> **WORK ORDER**:
Reply with only a number, the count of lines in the listing that include the word "total".

> **DATA IN THIS EXERCISE**:
==================================================
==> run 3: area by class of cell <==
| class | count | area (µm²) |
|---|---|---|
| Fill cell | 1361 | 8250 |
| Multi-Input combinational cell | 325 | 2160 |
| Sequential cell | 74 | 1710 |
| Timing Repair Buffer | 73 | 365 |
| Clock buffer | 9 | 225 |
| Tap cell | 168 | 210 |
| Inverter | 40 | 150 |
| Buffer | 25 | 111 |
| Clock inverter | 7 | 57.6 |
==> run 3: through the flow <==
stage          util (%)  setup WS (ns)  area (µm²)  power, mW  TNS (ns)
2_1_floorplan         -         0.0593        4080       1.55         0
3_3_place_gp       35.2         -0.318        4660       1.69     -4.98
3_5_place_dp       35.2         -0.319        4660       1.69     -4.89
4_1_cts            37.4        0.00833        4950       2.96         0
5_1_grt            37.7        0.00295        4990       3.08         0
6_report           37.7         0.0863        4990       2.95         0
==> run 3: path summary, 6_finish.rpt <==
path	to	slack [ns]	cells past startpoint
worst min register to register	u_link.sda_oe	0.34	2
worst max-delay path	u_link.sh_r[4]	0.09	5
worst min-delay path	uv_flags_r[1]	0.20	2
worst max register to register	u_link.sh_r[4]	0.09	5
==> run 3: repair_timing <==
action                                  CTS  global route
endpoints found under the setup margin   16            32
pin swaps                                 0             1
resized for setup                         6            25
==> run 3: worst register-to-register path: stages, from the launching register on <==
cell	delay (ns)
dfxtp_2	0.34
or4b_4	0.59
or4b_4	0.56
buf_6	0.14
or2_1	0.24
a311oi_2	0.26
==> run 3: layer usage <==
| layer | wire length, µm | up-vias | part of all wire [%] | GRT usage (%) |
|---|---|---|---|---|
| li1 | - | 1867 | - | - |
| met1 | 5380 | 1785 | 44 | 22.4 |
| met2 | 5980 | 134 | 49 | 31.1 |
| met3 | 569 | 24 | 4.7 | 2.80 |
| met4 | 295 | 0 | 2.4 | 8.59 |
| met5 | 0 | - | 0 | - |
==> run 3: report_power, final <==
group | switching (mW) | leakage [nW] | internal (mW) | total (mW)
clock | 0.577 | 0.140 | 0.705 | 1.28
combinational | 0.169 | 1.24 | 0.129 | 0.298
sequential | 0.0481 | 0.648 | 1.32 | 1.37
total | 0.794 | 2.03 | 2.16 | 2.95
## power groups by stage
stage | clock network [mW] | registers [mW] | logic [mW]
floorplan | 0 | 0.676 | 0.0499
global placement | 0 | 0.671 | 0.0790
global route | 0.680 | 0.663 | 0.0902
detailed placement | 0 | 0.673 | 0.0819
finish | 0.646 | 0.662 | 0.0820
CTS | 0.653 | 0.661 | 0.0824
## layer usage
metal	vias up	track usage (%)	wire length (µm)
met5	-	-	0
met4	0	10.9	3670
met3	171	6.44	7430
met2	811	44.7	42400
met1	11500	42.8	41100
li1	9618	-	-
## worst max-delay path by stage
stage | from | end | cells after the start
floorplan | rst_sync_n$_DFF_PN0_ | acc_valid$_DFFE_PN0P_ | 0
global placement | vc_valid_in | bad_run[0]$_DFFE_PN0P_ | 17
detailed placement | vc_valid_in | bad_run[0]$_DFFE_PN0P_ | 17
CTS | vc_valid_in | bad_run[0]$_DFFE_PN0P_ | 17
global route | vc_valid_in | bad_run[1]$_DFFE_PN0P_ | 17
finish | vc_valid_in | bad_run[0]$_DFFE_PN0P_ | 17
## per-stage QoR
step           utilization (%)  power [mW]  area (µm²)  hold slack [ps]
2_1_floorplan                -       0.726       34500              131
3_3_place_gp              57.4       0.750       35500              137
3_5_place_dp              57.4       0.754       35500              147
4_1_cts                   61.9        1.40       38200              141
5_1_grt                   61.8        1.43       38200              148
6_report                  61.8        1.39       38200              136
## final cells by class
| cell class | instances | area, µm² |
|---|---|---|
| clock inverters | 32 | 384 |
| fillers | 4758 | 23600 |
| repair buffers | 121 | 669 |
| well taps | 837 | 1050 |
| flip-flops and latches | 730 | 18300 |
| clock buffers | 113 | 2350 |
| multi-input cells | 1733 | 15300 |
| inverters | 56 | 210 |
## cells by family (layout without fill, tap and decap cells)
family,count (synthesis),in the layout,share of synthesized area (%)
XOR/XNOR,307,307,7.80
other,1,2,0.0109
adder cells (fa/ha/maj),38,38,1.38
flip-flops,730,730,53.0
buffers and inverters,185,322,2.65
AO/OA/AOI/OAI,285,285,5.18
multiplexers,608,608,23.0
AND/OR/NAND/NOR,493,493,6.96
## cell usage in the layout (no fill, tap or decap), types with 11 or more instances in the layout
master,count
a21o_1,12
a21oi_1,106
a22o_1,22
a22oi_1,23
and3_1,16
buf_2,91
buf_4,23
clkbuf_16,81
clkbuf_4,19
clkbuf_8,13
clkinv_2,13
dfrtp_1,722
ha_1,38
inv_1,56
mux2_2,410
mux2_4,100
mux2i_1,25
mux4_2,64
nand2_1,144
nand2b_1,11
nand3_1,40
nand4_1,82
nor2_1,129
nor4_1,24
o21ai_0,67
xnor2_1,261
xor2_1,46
==================================================
> **RESPONSE TO THE TASK**:
2